Tuesday, January 20, 2009

2010 MINI E

Here in the United States, the Mini Cooper comes with a 1.6-liter gasoline engine or the turbocharged 1.6-liter engine in the Cooper S and John Cooper Works versions. In markets outside the U.S., Mini offers a version with a tiny 1.4-liter gasoline engine as well as a version with a diesel engine.

All that is about to change with the introduction of the Mini E, E for electric. It's the first all-electric production car offered to the American buying public by a major manufacturer, beating the rest to the market.

However, it isn't going to be widely available to the public for some time yet. The fast-charging all-electric Mini E is initially only going to be built in a batch of 500 cars, 250 for greater Los Angeles, and 250 for greater New York, so that the company can do a proper job of charging equipment installation and keeping up good communications between the users and the company over time. All of the Mini E cars will be built in Munich, rather than the main plant in Oxford, England.

We say "users" rather than owners because the company will not actually sell the Mini E. Each of the 500 units will be leased to customers, along with the special charging equipment it will require, for a hefty lease payment of $850 a month, about $500 a month more than a conventional Mini lease price, for a 12-month lease, not subject to renewal. Customers will be selected from interested parties living in New York and Los Angeles who have registered on the Mini website. Interested? Read on.

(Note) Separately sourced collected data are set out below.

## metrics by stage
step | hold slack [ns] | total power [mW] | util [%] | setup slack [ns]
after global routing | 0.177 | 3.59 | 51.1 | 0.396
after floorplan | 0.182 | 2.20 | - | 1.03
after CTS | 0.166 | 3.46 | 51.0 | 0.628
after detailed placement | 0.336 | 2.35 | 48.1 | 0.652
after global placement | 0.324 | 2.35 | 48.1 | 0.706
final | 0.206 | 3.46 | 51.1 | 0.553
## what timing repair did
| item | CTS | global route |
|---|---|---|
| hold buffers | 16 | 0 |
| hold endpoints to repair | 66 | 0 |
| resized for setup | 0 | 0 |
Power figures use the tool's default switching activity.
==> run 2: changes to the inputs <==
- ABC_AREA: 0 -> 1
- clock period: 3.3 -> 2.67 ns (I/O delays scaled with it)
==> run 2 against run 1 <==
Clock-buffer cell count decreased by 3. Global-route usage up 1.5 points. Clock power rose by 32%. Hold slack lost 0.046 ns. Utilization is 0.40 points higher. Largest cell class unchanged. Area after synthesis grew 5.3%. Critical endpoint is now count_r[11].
[src/hdl/char_rx.sv]
// Serial character receiver, 8N1, mid-bit sampling.
// Assumes a synchronised line input and a divisor of at least 2.
`timescale 1ns/10ps
module char_rx
  import wake_pkg::*;
(
  // Clocking
  input wire logic mclk,
  input wire logic rst,
  input wire logic ce,
  // Line and timing
  input wire logic rxd,
  input wire logic [15:0] baud_div,
  // Received character
  output logic [7:0] data_q,
  output logic valid_q,
  output logic ferr_q
);

  rx_state_t state_q;
  logic [15:0] cnt_q;
  logic [3:0] bit_q;
  logic [7:0] shift_q;

  // ****************************************************************
  // Framing
  // ****************************************************************
  always_ff @(posedge mclk) begin
    if (rst) begin
      state_q <= RX_WAIT_IDLE;
      cnt_q <= DIV_RST;
      bit_q <= 4'h0;
      shift_q <= 8'h00;
      data_q <= 8'h00;
      valid_q <= 1'b0;
      ferr_q <= 1'b0;
    end else if (ce) begin
      valid_q <= 1'b0;
      ferr_q <= 1'b0;
      case (state_q)
        RX_IDLE: begin
          if (rxd == BREAK_LVL) begin
            state_q <= RX_BITS;
            cnt_q <= {1'b0, baud_div[15:1]};
            bit_q <= 4'h0;
          end
        end
        RX_BITS: begin
          if (cnt_q != 16'h0000) begin
            cnt_q <= cnt_q - 16'h0001;
          end else begin
            cnt_q <= baud_div - 16'h0001;
            bit_q <= bit_q + 4'h1;
            if (bit_q == 4'h0 && rxd != BREAK_LVL) begin
              state_q <= RX_IDLE;
            end else if (bit_q == CHAR_BITS - 4'h1) begin
              // Bad stop bit: a break lands here and is dropped
              if (rxd == IDLE_LVL) begin
                data_q <= shift_q;
                valid_q <= 1'b1;
                state_q <= RX_IDLE;
              end else begin
                ferr_q <= 1'b1;
                state_q <= RX_WAIT_IDLE;
              end
            end else if (bit_q != 4'h0) begin
              shift_q <= {rxd, shift_q[7:1]};
            end
          end
        end
        default: begin
          if (rxd == IDLE_LVL) begin
            state_q <= RX_IDLE;
          end
        end
      endcase
    end
  end

endmodule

BMW and Mini officials have said that the all-electric Mini E will come with insurance, road service and a free replacement vehicle baked into the monthly lease price. Each car will come with a special wall-mounted 240-volt, 50-amp charging unit that can bring the 570-pound, 35 kilowatt-hour battery in the Mini E up to full charge in about two hours, depending on the type of electric service available at the house, condo or apartment. If the customer uses a charging system away from home, using a typical 110-volt outlet for charging, a full charge may take up to 24 hours, say BMW and Mini officials.

Initially, the Mini E will be offered only in the Mini sedan body style, no Clubman or convertible models. The American-made AC Propulsion system uses 5088 lithium-ion cells in the space normally filled by the rear seats. The 201 horsepower electric motor, which makes 143 foot-pounds of torque, the power control electronics, and the inverter, which turns DC current into AC and back again are under the hood.

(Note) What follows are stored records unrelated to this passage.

==> src/logic/sbsp_defines.svh <==
// Widths, reset values and constants of the burst SRAM port control
`ifndef SBSP_DEFINES_SVH
`define SBSP_DEFINES_SVH

`define SBSP_ADDR_W   20
`define SBSP_DATA_W   36
`define SBSP_LANES    4
`define SBSP_LANE_W   9
`define SBSP_CNT_W    2

`define SBSP_ADDR_RST 20'h00000
`define SBSP_DATA_RST 36'h000000000
`define SBSP_CNT_RST  2'h0
`define SBSP_CNT_ONE  2'h1
`define SBSP_WE_NONE  4'h0
`define SBSP_WE_ALL   4'hF

`endif

==> src/logic/sbsp_pkg.sv <==
// Types shared by the burst SRAM port control
package sbsp_pkg;

	// Selection state, loaded only on address cycles
	typedef enum logic [0:0] {
		SBSP_DESEL = 1'b0,
		SBSP_SEL   = 1'b1
	} sbsp_sel_t;

	// Burst order taken from the strap
	typedef enum logic [0:0] {
		SBSP_LINEAR     = 1'b0,
		SBSP_INTERLEAVE = 1'b1
	} sbsp_order_t;

endpackage : sbsp_pkg

==> src/logic/sbsp_port_ctrl.sv <==
// Synchronous control front end of a pipelined burst SRAM
`timescale 1ns/1ns
`include "sbsp_defines.svh"

// Functional notes
// Capture address on strobe with valid selects
// Captured low two bits seed burst counter
// Lane write needs lane select and qualifier
// All-byte strobe writes every lane
// All inputs except output enable sampled on rising clock only
// Burst advance low steps counter, else hold
// Processor strobe ignored while first select high
// Selected only for low, high, low selects
// Chip selects sampled only on address loads
// Ball-grid variant treats third select active
// Output enable low drives data, high tristates
// Output enable acts without waiting for clock
// First read clock after deselect stays undriven
// Both strobes low: processor strobe wins
// Controller holds qualifier low for lane writes
// Strap: low linear, high interleaved, static
// Tristate on writes, after deselect, when deselected
// Linear adds count, interleaved XORs count
// Write data with write controls, enable high
module sbsp_port_ctrl (
	// Clock, reset, clock enable
	input  wire logic                        CLK,
	input  wire logic                        RST,
	input  wire logic                        CE,
	// Address and strobes
	input  wire logic [`SBSP_ADDR_W-1:0]     ADDR_IN,
	input  wire logic                        PROCESSOR_ADDRESS_STROBE_N,
	input  wire logic                        CONTROLLER_ADDRESS_STROBE_N,
	input  wire logic                        BURST_ADVANCE_N,
	// Chip selects and package variant
	input  wire logic                        CHIP_SELECT_FIRST_LOW_N,
	input  wire logic                        CHIP_SELECT_SECOND_HIGH,
	input  wire logic                        CHIP_SELECT_THIRD_LOW_N,
	input  wire logic                        BALL_GRID_PACKAGE,
	// Write controls
	input  wire logic [`SBSP_LANES-1:0]      BYTE_LANE_WRITE_SELECTS_N,
	input  wire logic                        BYTE_WRITE_QUALIFIER_N,
	input  wire logic                        ALL_BYTE_WRITE_STROBE_N,
	// Burst order strap, output drive enable
	input  wire logic                        BURST_ORDER_SEL,
	input  wire logic                        OUTPUT_DRIVE_ENABLE_N,
	// Data pins, split three ways
	input  wire logic [`SBSP_DATA_W-1:0]     DQ_IN,
	output logic      [`SBSP_DATA_W-1:0]     DQ_OUT,
	output logic                             DQ_OE_N,
	// Memory array side
	input  wire logic [`SBSP_DATA_W-1:0]     MEM_RDATA,
	output logic      [`SBSP_ADDR_W-1:0]     MEM_ADDR,
	output logic      [`SBSP_LANES-1:0]      MEM_WE,
	output logic      [`SBSP_DATA_W-1:0]     MEM_WDATA
);

	// ------------------------------------------------------------
	// Declarations
	// ------------------------------------------------------------
	sbsp_pkg::sbsp_sel_t           sel;
	sbsp_pkg::sbsp_sel_t           next_sel;
	sbsp_pkg::sbsp_order_t         order;
	logic [`SBSP_ADDR_W-1:0]       base;
	logic [`SBSP_ADDR_W-1:0]       next_base;
	logic [`SBSP_CNT_W-1:0]        cnt;
	logic [`SBSP_CNT_W-1:0]        next_cnt;
	logic [`SBSP_LANES-1:0]        next_we;
	logic                          drive_block;
	logic                          next_block;
	logic                          sel_now;
	logic                          ps_take;
	logic                          load;
	logic                          wr_cycle;

	// ------------------------------------------------------------
	// Burst sequence
	// ------------------------------------------------------------
	function automatic logic [`SBSP_CNT_W-1:0] burst_low(
		input sbsp_pkg::sbsp_order_t  ord,
		input logic [`SBSP_CNT_W-1:0] seed,
		input logic [`SBSP_CNT_W-1:0] step
	);
		if (ord == sbsp_pkg::SBSP_INTERLEAVE) begin
			burst_low = seed ^ step;
		end else begin
			burst_low = seed + step;
		end
	endfunction

	// ------------------------------------------------------------
	// Address cycle decode
	// ------------------------------------------------------------
	// Third select is not bonded out on the ball-grid variant
	assign sel_now = !CHIP_SELECT_FIRST_LOW_N & CHIP_SELECT_SECOND_HIGH &
		(BALL_GRID_PACKAGE | !CHIP_SELECT_THIRD_LOW_N);

	// Processor strobe only counts with the first select low
	assign ps_take = !PROCESSOR_ADDRESS_STROBE_N & !CHIP_SELECT_FIRST_LOW_N;

	// Controller strobe also loads, but loses to a taken processor strobe
	assign load = ps_take | !CONTROLLER_ADDRESS_STROBE_N;

	// ------------------------------------------------------------
	// Next state
	// ------------------------------------------------------------
	always_comb begin
		next_sel  = sel;
		next_base = base;
		next_cnt  = cnt;
		if (load) begin
			// Selects set the selection here only; the first select also gates ps_take
			next_sel = sel_now ? sbsp_pkg::SBSP_SEL : sbsp_pkg::SBSP_DESEL;
			if (sel_now) begin
				next_base = ADDR_IN;
				next_cnt  = `SBSP_CNT_RST;
			end
		end else if (sel == sbsp_pkg::SBSP_SEL && !BURST_ADVANCE_N) begin
			next_cnt = cnt + `SBSP_CNT_ONE;
		end
	end

	// A processor-strobe start is always a read start; write
	// controls on that edge are disregarded
	assign wr_cycle = !ps_take && next_sel == sbsp_pkg::SBSP_SEL;

	always_comb begin
		if (!wr_cycle) begin
			next_we = `SBSP_WE_NONE;
		end else if (!ALL_BYTE_WRITE_STROBE_N) begin
			next_we = `SBSP_WE_ALL;
		end else if (!BYTE_WRITE_QUALIFIER_N) begin
			next_we = ~BYTE_LANE_WRITE_SELECTS_N;
		end else begin
			// Qualifier high and all-byte strobe high: a read
			next_we = `SBSP_WE_NONE;
		end
	end

	// Outputs held off when deselected, on the first clock out of
	// deselect and through the data phase of a write
	always_comb begin
		next_block = 1'b0;
		if (next_sel == sbsp_pkg::SBSP_DESEL) begin
			next_block = 1'b1;
		end else if (load && sel == sbsp_pkg::SBSP_DESEL) begin
			next_block = 1'b1;
		end else if (next_we != `SBSP_WE_NONE) begin
			next_block = 1'b1;
		end
	end

	// ------------------------------------------------------------
	// Strap capture
	// ------------------------------------------------------------
	// Caught while reset is held; the strap is meant to stay put,
	// so later wiggles on the pin are not followed
	always_ff @(posedge CLK) begin
		if (RST) begin
			order <= sbsp_pkg::sbsp_order_t'(BURST_ORDER_SEL);
		end
	end

	// ------------------------------------------------------------
	// Selection and burst counter
	// ------------------------------------------------------------
	always_ff @(posedge CLK) begin
		if (RST) begin
			sel  <= sbsp_pkg::SBSP_DESEL;
			base <= `SBSP_ADDR_RST;
			cnt  <= `SBSP_CNT_RST;
		end else if (CE) begin
			sel  <= next_sel;
			base <= next_base;
			cnt  <= next_cnt;
		end
	end

	// ------------------------------------------------------------
	// Array address and write strobes
	// ------------------------------------------------------------
	always_ff @(posedge CLK) begin
		if (RST) begin
			MEM_ADDR  <= `SBSP_ADDR_RST;
			MEM_WE    <= `SBSP_WE_NONE;
			MEM_WDATA <= `SBSP_DATA_RST;
		end else if (CE) begin
			MEM_ADDR  <= {next_base[`SBSP_ADDR_W-1:`SBSP_CNT_W],
				burst_low(order, next_base[`SBSP_CNT_W-1:0], next_cnt)};
			MEM_WE    <= next_we;
			MEM_WDATA <= DQ_IN;
		end
	end

	// ------------------------------------------------------------
	// Data output path
	// ------------------------------------------------------------
	always_ff @(posedge CLK) begin
		if (RST) begin
			drive_block <= 1'b1;
			DQ_OUT      <= `SBSP_DATA_RST;
		end else if (CE) begin
			drive_block <= next_block;
			DQ_OUT      <= MEM_RDATA;
		end
	end

	// The enable pin is not retimed: it must turn the pins around
	// within the cycle, so this is the one output not from a flop
	assign DQ_OE_N = OUTPUT_DRIVE_ENABLE_N | drive_block;

	// ------------------------------------------------------------
	// Checks
	// ------------------------------------------------------------
	AST_LOAD_ADDR:
		assert property (@(posedge CLK) disable iff (RST)
			CE && load && sel_now |=> MEM_ADDR == $past(ADDR_IN) && cnt == `SBSP_CNT_RST)
		else $error("Address not captured on a selected load");

	AST_SEED_LOW:
		assert property (@(posedge CLK) disable iff (RST)
			CE && load && sel_now |=> MEM_ADDR[1:0] == $past(ADDR_IN[1:0]))
		else $error("Low address bits not seeded");

	AST_LANE_WRITE:
		assert property (@(posedge CLK) disable iff (RST)
			CE && wr_cycle && ALL_BYTE_WRITE_STROBE_N |=>
			MEM_WE == ($past(BYTE_WRITE_QUALIFIER_N) ? `SBSP_WE_NONE :
				~$past(BYTE_LANE_WRITE_SELECTS_N)))
		else $error("Lane write strobes wrong");

	AST_ALL_WRITE:
		assert property (@(posedge CLK) disable iff (RST)
			CE && wr_cycle && !ALL_BYTE_WRITE_STROBE_N |=> MEM_WE == `SBSP_WE_ALL)
		else $error("All-byte write missed a lane");

	AST_FREEZE:
		assert property (@(posedge CLK) disable iff (RST)
			!CE |=> $stable(MEM_ADDR) && $stable(MEM_WE) && $stable(sel))
		else $error("State moved with clock enable low");

	AST_BURST_STEP:
		assert property (@(posedge CLK) disable iff (RST)
			CE && !load && sel == sbsp_pkg::SBSP_SEL && !BURST_ADVANCE_N |=>
			cnt == $past(cnt) + `SBSP_CNT_ONE)
		else $error("Burst counter did not step");

	AST_BURST_HOLD:
		assert property (@(posedge CLK) disable iff (RST)
			CE && !load && BURST_ADVANCE_N |=> $stable(cnt) && $stable(MEM_ADDR))
		else $error("Burst address moved without advance");

	AST_STROBE_IGNORED:
		assert property (@(posedge CLK) disable iff (RST)
			CE && !PROCESSOR_ADDRESS_STROBE_N && CHIP_SELECT_FIRST_LOW_N &&
			CONTROLLER_ADDRESS_STROBE_N && BURST_ADVANCE_N |=> $stable(MEM_ADDR))
		else $error("Processor strobe acted with first select high");

	AST_DESELECT:
		assert property (@(posedge CLK) disable iff (RST)
			CE && load && !sel_now |=> sel == sbsp_pkg::SBSP_DESEL &&
			MEM_WE == `SBSP_WE_NONE)
		else $error("Device not deselected");

	AST_BALL_GRID:
		assert property (@(posedge CLK) disable iff (RST)
			CE && load && BALL_GRID_PACKAGE && !CHIP_SELECT_FIRST_LOW_N &&
			CHIP_SELECT_SECOND_HIGH |=> sel == sbsp_pkg::SBSP_SEL)
		else $error("Third select not ignored on ball-grid variant");

	AST_SEL_HOLD:
		assert property (@(posedge CLK) disable iff (RST)
			CE && !load |=> $stable(sel))
		else $error("Selection changed outside an address load");

	AST_FIRST_READ:
		assert property (@(posedge CLK) disable iff (RST)
			CE && load && sel_now && sel == sbsp_pkg::SBSP_DESEL |=> DQ_OE_N)
		else $error("Pins driven on first clock after deselect");

	AST_PROC_WINS:
		assert property (@(posedge CLK) disable iff (RST)
			CE && ps_take && !CONTROLLER_ADDRESS_STROBE_N |=> MEM_WE == `SBSP_WE_NONE)
		else $error("Controller strobe acted beside processor strobe");

	AST_DESEL_TRI:
		assert property (@(posedge CLK) disable iff (RST)
			sel == sbsp_pkg::SBSP_DESEL || MEM_WE != `SBSP_WE_NONE |-> DQ_OE_N)
		else $error("Pins driven while deselected or writing");

	AST_LINEAR:
		assert property (@(posedge CLK) disable iff (RST)
			CE && !load && sel == sbsp_pkg::SBSP_SEL && !BURST_ADVANCE_N &&
			order == sbsp_pkg::SBSP_LINEAR |=>
			MEM_ADDR[1:0] == $past(MEM_ADDR[1:0]) + `SBSP_CNT_ONE)
		else $error("Linear burst order wrong");

	AST_INTERLEAVE:
		assert property (@(posedge CLK) disable iff (RST)
			CE && !load && sel == sbsp_pkg::SBSP_SEL &&
			order == sbsp_pkg::SBSP_INTERLEAVE |=>
			(MEM_ADDR[1:0] ^ $past(MEM_ADDR[1:0])) == (cnt ^ $past(cnt)))
		else $error("Interleaved burst order wrong");

endmodule // sbsp_port_ctrl

==> config.mk <==
export PLATFORM = sky130hd
export DESIGN_NAME = sbsp_port_ctrl
export DESIGN_NICKNAME = d
export VERILOG_FILES = /design/src/logic/sbsp_pkg.sv /design/src/logic/sbsp_port_ctrl.sv
export VERILOG_INCLUDE_DIRS = /design/src /design/src/logic
export SDC_FILE = /design/constraint.sdc
export NUM_CORES = 1
export LEC_CHECK = 0
export BUFFER_PORTS_ARGS = -buffer_cell sky130_fd_sc_hd__buf_2
export CORE_ASPECT_RATIO = 1.75
export CORE_MARGIN = 4
export CORE_UTILIZATION = 45
export CTS_CLUSTER_DIAMETER = 120
export DETAILED_ROUTE_END_ITERATION = 16
export PLACE_DENSITY = 0.8
export SYNTH_ARGS = -nofsm -noshare
export SYNTH_HDL_FRONTEND = slang
export SYNTH_SLANG_ARGS = --single-unit
==> constraint.sdc <==
create_clock -name CLK -period 2.7 [get_ports CLK]
set_input_delay 0.675 -clock CLK [delete_from_list [all_inputs] [get_ports CLK]]
set_output_delay 0.675 -clock CLK [all_outputs]
set_load 0.005 [all_outputs]
==> impl_results.md <==
- Combinational family with the most area after synthesis: multiplexers
- Capture point of the worst path: MEM_ADDR[1]$_SDFFE_PP0P_
- Post-route DRC: 0
- Post-synthesis share of cell area spent on full adders, half adders and majority gates: 0.3169%
- Area taken by multi-input logic gates: 0.001618 mm²
- Worst hold margin: 451.8 ps
- Number of violations reported at the end of detailed-routing iteration 0: 95
- Buffers inserted during post-CTS setup optimization: 0
- Number of gates resized after cts: 0
- Start-to-end type of the worst setup path: input port to register
- Die Height: 131.9 µm
- Total Negative Setup Slacks: 0 ps
- Global-route total usage across every layer: between 10% and 20%
- Worst slew pin tran: between 500 and 600 ps
- Finished Core Util: 61.32%
- Count of endpoints failing hold in the final timing report: 0
- Pin count of the biggest net entering global routing: 48
- Cell with the largest stage delay on the worst path: sky130_fd_sc_hd__mux2_2
- Share of async-settable or async-resettable flops after synthesis: 0%
- Peak fanout along the critical path: 4
- Critical path's largest stage delay: about 320 ps
- Area share of and/or/nand/nor cells after synthesis: 14.92%
- Max-slew violation count: 0
- Number of antenna violations at the first check in global routing: 0
- Worst Skew: 1.843 ps
- Most frequent cells in the layout: sky130_fd_sc_hd__buf_2, sky130_fd_sc_hd__dfxtp_1, sky130_fd_sc_hd__nor2_1, sky130_fd_sc_hd__mux2i_1, sky130_fd_sc_hd__nand2_1
- Detailed Route WL: around 10 mm
- Most used DFF post-synth: sky130_fd_sc_hd__dfxtp_1
- Cell repeated most along the worst path: sky130_fd_sc_hd__nand3_1
- Complex-gate fraction of the synthesized area: 6.939%
- Area growth syn-to-layout: 33.78%
- Number of port buffers: 206
- Clock Tree Root: sky130_fd_sc_hd__clkbuf_16
- Area used by sequential logic in the layout: between 0.002 and 0.0025 mm²
- Slew Limit Headroom: 66.57%
- Final critical-path required period: a little over 2000 ps
- Post-synthesis area per instance: 9.584 µm²
- Fill cell total of the finished layout: roughly 750
- Arrival time worst endpoint: around 2300 ps
- TritonCTS Buffers: 9
- Mux cell area share after synthesis: 18.79%
- Placeable core area: 0.008615 mm²
- Ratio of total power to cell area: 645.0 mW/mm²
- Hold_buf cts: 0
- Initial DRT Pass Iterations: 4
- Count of endpoints failing setup in the final report: 0
- Number of enable flip-flop cells after synthesis: 1
- Required @ worst endpoint: 2980 ps
- Routability-driven placement congestion ratio: 0.8097
- Count of vias placed by the detailed router: around 3400
- Wire length per cell: 13.74 µm
- Synth cell types: 35
- Most common cell after layout, fill and taps aside: sky130_fd_sc_hd__buf_2
- Final worst-path cycle share: 74.94%
- Worst reg2reg endpoint: MEM_ADDR[1]$_SDFFE_PP0P_
- Achievable clock frequency: 0.4942 GHz
- Register bit total from synthesis: 103
- Cell row count: 45
- Proportion of synthesized chip area in sequential cells: 52.47%
- Status: finished clean
- Depth of the worst hold-timing path: 2
- Area of the die: 0.01040 mm²
- Deepest clock path buffer count: 2
- Final WS setup: 676.6 ps
- Mean number of vias per cell: ~4.8
- Clock Pin Slew Worst Setup and Hold Paths: about 60 ps
- Die W: a little under 80 µm
- Peak supply drop: approximately 0.42 mV
- Number of top-level pins: 207
- CTS Sinks: 103
- Final standard cell area without fillers: 0.005283 mm²
- Number of nets in the finished design: 704
- Maxcap violations: 0
- RSZ-0062 raised after global routing: no
- Post-placement cell area: between 0.004 and 0.005 mm²
- Reg-to-reg setup timing slack: 830 ps
- H-Tree Depth: 3
- Clock tree from TritonCTS: built
- Final global-route overflow total: 0
- Clock insertion delay at the later pin of the skew report: 330 ps
- Instance count of the mapped netlist: slightly above 400
- Remaining antenna violation count after routing: 0
- Worst Setup SP: CHIP_SELECT_FIRST_LOW_N
- Length in cells of the worst reg-to-reg path: 7
- Startpoint of the lowest-slack register-to-register path: sel$_SDFFE_PP0P_
- Fraction of layout instances using a drive strength above 1: 39.30%
- Via count of the first global-routing pass: 3538
- HPWL Detailed: 7.619 mm
- Endpoint type of the worst setup path: register
- Number of inserted diodes: 0
- Synth warn: 0
- CP startpoint kind: input port
- Static leakage power: 2.711 nW
- Worst Setup Slack post-DPL: between 300 and 400 ps
- Syn_nets: about 520
- Synth Area in XOR/XNOR: 0%
- Cells traversed along the worst timing path: buf_2 -> nor2b_1 -> nand3_1 -> mux2_2 -> ha_1 -> nand2b_1 -> nand3_1 -> a311oi_1 -> a41o_1
- Class of the tightest hold or removal check: register to register
- Synthesized cell area: 0.003949 mm²
- First-pass GRT wire length: 15.64 mm
- Initial Utilization: 45.84%
## layer usage
layer  part of all wire (%)  GRT usage (%)
met5                      0              0
met4                    2.3          7.361
met3                    7.0          5.198
met2                     55          34.53
met1                     36          19.11
## layout make-up
| cell class | instances | share of cell area, % |
|---|---|---|
| tap | 117 | 2.771 |
| inverter | 3 | 0.2132 |
| clock buffer | 10 | 4.524 |
| multi-input combinational | 264 | 30.63 |
| clock inverter | 6 | 1.753 |
| timing repair buffer | 212 | 20.89 |
| sequential | 103 | 39.22 |
## cells in the mapped netlist (2+ instances only)
cell,count,area share [%]
sky130_fd_sc_hd__buf_2,10,1.3
sky130_fd_sc_hd__a21oi_1,21,2.7
sky130_fd_sc_hd__nor2_1,82,7.8
sky130_fd_sc_hd__clkbuf_1,13,1.2
sky130_fd_sc_hd__inv_1,3,0.29
sky130_fd_sc_hd__nand2_1,45,4.3
sky130_fd_sc_hd__nand4_1,3,0.48
sky130_fd_sc_hd__nor2b_1,2,0.32
sky130_fd_sc_hd__o21ai_0,8,1.0
sky130_fd_sc_hd__nand2b_1,3,0.48
sky130_fd_sc_hd__nand3_1,4,0.51
sky130_fd_sc_hd__a22oi_1,4,0.76
sky130_fd_sc_hd__dfxtp_1,102,52
sky130_fd_sc_hd__or2_2,2,0.32
sky130_fd_sc_hd__mux2i_1,73,19
sky130_fd_sc_hd__buf_4,18,3.4
## kinds of logic after synthesis
family | count (synthesis)
AND/OR/NAND/NOR | 145
flip-flops | 103
multiplexers | 74
buffers and inverters | 45
AO/OA/AOI/OAI | 44
adder cells (fa/ha/maj) | 1
## sequential cells by signal, summed over array words and instances, names as in the netlist
name / flops
drive_block: 1
sel: 1
cnt: 2
MEM_WE: 4
DQ_OUT: 36
base: 20
MEM_ADDR: 2
MEM_WDATA: 36
order: 1
## stage by stage
| step | power (W) | instances |
|---|---|---|
| 6_report | 0.003407 | 715 |
| 5_1_grt | 0.003556 | 715 |
| 4_1_cts | 0.003454 | 715 |
| 3_5_place_dp | 0.002052 | 699 |
| 3_3_place_gp | 0.002037 | 699 |
| 2_1_floorplan | 0.001863 | 412 |
## critical path, delay by kind of cell
| family | cells | cell delay, ps |
|---|---|---|
| buf+inv | 1 | 120 |
| compound gates | 2 | 390 |
| simple gates | 4 | 600 |
| mux | 1 | 320 |
| fa+ha+maj | 1 | 200 |
## worst min path at each step
stage / start / slack, ps / to
after floorplan: base[0]$_SDFFE_PP0P_ / 430 / base[0]$_SDFFE_PP0P_
after global placement: base[4]$_SDFFE_PP0P_ / 440 / base[4]$_SDFFE_PP0P_
after detailed placement: base[6]$_SDFFE_PP0P_ / 450 / base[6]$_SDFFE_PP0P_
after CTS: base[6]$_SDFFE_PP0P_ / 450 / base[6]$_SDFFE_PP0P_
after global routing: base[14]$_SDFFE_PP0P_ / 470 / base[14]$_SDFFE_PP0P_
final: base[3]$_SDFFE_PP0P_ / 450 / base[3]$_SDFFE_PP0P_
## power by group
part / internal, W / switching (W) / leakage, nW
clock: 0.000842 / 0.000550 / 0.155
combinational: 0.000192 / 0.000183 / 1.71
sequential: 0.00160 / 0.0000398 / 0.848
total: 0.00263 / 0.000773 / 2.71
Power figures use the tool's default switching activity.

BMW says a fully charged Mini E has a driving range of about 160 miles, well within the round-trip commuting range of many American drivers. Top speed is said to be governed to 95 mph and 0-60 acceleration is electronically limited to about eight seconds, to preserve battery power. Regenerative braking charges the battery every time the brakes are applied.

The Mini E dashboard has a battery-charge meter in place of the tachometer and a power meter in the speedometer. There is no conventional transmission in the car, because the torque provided by the electric motor is sufficient without multiplication through a transmission, but there is a conventional reverse-neutral-drive shifter on the floor. The air conditioning system is electric, and all the standard Mini chassis systems, electronic traction and stability control, are included. The 600-pound-heavier Mini E uses a modified Cooper S suspension to cope with the extra weight.
Deliveries to customers should start in the spring of 2009.